▶ _Input records_:

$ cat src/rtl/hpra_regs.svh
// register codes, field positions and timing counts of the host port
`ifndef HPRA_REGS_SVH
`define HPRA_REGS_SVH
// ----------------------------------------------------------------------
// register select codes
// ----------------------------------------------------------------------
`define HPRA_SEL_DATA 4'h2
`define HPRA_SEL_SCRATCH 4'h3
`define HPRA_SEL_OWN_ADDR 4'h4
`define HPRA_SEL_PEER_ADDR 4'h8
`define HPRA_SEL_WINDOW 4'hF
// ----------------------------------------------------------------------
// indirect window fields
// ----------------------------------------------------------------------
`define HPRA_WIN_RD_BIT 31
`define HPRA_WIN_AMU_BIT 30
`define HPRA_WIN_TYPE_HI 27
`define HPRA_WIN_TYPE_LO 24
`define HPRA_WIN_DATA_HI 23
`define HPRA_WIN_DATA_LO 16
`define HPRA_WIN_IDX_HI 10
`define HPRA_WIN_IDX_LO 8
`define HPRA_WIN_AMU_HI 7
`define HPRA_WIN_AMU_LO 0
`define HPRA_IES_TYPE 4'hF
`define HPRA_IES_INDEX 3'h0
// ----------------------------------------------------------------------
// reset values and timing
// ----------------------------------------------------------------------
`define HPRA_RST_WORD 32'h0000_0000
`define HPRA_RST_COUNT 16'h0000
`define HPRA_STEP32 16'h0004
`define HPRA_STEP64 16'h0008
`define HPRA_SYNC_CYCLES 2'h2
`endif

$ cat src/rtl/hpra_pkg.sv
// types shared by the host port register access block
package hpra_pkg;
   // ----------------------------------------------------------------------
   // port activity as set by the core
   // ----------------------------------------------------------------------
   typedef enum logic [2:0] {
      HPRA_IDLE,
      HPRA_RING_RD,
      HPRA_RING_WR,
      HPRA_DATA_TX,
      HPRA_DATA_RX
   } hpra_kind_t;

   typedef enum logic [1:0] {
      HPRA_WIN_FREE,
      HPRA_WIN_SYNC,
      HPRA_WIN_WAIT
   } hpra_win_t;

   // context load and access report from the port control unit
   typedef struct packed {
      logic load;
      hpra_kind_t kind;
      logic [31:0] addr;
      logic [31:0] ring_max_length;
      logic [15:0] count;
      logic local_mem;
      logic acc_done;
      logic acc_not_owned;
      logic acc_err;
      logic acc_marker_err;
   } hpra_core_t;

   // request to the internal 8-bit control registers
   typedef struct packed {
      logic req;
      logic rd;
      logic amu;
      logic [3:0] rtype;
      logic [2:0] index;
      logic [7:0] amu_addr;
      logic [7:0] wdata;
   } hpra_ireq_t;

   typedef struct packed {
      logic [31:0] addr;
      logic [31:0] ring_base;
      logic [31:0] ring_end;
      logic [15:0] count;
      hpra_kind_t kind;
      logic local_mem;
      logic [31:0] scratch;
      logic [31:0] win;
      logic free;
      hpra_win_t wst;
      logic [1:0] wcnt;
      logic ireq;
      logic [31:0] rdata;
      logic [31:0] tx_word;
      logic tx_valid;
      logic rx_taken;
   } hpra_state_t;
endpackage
==
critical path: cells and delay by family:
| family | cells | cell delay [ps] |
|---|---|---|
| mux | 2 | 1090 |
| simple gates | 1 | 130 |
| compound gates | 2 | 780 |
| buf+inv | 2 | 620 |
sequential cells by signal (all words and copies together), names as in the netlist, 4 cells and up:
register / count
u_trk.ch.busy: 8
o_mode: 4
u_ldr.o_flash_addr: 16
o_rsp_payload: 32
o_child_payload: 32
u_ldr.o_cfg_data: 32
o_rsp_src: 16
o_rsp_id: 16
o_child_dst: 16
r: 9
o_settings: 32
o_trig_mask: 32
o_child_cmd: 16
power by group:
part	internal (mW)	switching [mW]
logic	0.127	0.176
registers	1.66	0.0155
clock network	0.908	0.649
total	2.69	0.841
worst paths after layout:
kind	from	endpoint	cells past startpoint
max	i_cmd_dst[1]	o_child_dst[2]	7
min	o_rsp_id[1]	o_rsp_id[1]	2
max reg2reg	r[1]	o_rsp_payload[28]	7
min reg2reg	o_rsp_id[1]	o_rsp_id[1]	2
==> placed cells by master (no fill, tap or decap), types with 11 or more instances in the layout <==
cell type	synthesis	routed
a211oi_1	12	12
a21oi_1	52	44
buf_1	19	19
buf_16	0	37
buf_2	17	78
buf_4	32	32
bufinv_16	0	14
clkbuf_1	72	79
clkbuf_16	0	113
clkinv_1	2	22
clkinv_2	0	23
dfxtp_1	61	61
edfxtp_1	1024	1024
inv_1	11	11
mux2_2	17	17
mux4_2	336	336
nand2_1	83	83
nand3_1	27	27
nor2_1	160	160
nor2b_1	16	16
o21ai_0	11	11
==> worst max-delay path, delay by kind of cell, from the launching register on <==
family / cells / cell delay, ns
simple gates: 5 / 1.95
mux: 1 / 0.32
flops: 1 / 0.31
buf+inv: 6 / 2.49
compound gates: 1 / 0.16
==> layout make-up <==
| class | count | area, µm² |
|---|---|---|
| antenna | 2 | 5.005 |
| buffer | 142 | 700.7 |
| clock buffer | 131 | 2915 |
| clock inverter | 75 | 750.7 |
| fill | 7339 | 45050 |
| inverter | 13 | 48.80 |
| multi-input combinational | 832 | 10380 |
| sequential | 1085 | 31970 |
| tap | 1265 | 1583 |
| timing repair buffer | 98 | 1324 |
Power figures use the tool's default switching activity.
==
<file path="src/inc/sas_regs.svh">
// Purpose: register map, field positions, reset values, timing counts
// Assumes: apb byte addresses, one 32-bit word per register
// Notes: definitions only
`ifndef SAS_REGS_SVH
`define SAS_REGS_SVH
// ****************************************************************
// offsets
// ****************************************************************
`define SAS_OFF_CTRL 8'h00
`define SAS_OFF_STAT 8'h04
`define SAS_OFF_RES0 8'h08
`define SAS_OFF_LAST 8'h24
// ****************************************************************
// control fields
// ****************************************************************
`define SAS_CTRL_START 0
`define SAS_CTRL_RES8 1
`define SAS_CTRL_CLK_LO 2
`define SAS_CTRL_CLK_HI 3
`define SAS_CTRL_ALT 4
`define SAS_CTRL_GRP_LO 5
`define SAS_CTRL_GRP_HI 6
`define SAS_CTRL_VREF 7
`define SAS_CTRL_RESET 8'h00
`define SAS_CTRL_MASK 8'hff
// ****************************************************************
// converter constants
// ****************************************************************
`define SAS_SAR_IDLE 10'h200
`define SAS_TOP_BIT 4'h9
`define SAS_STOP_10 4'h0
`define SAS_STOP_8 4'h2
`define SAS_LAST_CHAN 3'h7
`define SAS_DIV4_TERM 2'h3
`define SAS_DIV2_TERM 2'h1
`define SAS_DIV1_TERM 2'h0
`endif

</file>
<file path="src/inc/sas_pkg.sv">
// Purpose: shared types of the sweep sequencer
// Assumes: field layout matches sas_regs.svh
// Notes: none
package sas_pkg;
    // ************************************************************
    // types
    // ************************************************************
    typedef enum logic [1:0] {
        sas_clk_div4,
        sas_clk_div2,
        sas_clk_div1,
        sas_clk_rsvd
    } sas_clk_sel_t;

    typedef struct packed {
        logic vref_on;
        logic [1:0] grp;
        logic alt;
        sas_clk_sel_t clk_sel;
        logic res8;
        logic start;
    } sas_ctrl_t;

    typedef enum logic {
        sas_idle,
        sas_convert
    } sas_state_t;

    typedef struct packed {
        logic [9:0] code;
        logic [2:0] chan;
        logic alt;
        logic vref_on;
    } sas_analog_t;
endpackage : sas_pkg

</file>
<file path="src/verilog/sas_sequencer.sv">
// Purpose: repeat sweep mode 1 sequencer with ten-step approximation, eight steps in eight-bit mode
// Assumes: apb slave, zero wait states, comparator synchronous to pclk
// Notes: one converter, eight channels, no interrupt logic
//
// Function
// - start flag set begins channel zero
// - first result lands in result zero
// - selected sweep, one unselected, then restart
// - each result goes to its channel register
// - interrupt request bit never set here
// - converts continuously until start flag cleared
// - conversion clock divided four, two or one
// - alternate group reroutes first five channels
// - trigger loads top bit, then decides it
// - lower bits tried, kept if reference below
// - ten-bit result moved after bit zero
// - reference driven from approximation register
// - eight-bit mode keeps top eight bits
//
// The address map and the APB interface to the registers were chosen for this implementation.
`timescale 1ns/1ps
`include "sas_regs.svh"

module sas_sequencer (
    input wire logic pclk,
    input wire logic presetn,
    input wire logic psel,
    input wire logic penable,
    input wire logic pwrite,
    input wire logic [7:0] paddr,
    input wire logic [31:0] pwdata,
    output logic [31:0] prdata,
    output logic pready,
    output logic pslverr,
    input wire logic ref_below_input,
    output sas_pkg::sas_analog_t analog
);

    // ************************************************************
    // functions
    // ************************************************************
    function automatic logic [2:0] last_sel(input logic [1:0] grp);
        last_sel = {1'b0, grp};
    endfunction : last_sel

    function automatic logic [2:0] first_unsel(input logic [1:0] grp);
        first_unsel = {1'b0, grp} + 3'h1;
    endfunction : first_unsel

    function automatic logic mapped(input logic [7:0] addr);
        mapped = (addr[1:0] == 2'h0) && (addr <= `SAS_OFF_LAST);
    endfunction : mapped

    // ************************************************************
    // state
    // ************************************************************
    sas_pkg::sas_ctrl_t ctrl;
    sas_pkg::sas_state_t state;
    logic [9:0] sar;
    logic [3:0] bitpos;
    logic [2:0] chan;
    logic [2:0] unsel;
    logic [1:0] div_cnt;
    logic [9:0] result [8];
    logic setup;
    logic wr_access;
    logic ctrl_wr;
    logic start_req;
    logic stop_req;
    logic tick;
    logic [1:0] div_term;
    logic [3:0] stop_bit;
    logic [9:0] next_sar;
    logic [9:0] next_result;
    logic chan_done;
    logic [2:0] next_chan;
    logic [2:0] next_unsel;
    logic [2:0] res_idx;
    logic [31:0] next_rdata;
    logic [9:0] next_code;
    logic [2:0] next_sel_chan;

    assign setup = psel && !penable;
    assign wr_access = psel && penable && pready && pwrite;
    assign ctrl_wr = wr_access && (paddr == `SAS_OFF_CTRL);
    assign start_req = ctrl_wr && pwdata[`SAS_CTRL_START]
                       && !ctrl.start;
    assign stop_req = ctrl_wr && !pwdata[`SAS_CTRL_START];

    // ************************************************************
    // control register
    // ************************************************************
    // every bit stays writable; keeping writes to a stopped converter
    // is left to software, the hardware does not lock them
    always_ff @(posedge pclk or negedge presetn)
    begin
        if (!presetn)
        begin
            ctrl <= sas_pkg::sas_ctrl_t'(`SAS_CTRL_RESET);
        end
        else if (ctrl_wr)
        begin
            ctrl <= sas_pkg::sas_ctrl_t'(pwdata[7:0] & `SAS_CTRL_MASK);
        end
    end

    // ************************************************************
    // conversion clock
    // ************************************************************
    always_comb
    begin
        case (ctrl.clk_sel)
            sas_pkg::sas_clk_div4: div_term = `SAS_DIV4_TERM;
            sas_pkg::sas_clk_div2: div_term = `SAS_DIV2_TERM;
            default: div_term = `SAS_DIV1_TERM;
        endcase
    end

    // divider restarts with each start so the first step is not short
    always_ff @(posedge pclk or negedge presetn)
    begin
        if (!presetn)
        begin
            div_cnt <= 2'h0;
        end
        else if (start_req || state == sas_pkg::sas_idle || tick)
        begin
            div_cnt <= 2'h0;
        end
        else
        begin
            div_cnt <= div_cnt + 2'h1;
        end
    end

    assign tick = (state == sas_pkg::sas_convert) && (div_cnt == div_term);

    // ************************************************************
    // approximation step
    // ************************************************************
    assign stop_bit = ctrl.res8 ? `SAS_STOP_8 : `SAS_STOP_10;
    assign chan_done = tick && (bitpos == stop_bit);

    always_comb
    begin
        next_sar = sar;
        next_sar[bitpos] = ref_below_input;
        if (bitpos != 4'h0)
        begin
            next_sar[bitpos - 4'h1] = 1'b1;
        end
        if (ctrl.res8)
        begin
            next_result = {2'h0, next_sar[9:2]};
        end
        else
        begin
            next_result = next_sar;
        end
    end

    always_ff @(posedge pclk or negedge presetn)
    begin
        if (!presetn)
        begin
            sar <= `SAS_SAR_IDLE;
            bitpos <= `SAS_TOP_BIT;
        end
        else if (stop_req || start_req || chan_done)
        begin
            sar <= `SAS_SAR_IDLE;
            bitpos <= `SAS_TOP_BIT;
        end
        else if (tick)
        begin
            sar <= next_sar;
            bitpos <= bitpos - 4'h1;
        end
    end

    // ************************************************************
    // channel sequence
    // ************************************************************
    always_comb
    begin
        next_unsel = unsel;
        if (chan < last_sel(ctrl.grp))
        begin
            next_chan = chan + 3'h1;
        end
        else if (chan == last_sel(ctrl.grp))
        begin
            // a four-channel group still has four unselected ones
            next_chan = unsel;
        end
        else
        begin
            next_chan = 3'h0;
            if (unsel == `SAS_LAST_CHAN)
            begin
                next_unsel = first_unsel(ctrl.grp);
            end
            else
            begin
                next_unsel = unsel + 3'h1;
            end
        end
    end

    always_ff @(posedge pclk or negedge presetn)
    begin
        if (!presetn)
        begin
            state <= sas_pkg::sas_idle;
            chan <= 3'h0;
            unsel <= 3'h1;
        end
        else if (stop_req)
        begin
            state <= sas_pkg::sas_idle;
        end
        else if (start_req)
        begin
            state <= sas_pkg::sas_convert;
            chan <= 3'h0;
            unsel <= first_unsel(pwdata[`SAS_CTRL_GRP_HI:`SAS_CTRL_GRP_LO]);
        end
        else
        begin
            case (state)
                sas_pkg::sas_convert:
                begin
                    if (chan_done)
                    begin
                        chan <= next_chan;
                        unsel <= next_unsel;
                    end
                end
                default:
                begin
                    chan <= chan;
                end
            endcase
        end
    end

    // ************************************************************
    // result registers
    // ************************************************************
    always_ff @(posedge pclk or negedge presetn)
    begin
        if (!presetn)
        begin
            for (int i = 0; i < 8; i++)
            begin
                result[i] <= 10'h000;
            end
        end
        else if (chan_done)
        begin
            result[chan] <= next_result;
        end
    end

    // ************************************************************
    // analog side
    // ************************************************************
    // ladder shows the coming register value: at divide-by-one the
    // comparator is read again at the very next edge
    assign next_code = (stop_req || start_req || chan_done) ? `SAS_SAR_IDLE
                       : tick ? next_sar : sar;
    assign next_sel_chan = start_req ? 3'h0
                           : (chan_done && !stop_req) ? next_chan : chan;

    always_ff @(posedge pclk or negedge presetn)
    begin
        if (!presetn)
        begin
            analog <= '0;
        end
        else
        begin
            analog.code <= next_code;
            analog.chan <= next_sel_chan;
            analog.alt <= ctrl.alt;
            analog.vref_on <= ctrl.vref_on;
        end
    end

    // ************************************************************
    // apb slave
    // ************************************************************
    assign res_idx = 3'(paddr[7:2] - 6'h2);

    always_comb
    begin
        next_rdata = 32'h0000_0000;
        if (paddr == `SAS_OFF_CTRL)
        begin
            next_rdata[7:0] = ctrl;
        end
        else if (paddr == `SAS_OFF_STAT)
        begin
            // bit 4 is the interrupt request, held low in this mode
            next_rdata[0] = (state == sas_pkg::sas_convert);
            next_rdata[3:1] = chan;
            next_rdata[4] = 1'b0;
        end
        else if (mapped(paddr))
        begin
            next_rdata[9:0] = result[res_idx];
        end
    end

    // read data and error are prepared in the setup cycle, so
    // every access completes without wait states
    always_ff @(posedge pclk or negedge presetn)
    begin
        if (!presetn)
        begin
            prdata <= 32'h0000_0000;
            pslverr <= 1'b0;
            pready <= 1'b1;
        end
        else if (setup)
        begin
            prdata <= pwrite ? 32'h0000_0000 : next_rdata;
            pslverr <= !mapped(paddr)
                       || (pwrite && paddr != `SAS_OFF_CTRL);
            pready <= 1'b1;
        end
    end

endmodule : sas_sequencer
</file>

▶ _Exercise details_: Check every line above for the string "family" and state how many have it, with no other words.

▶ _Solution to the exercise_: 3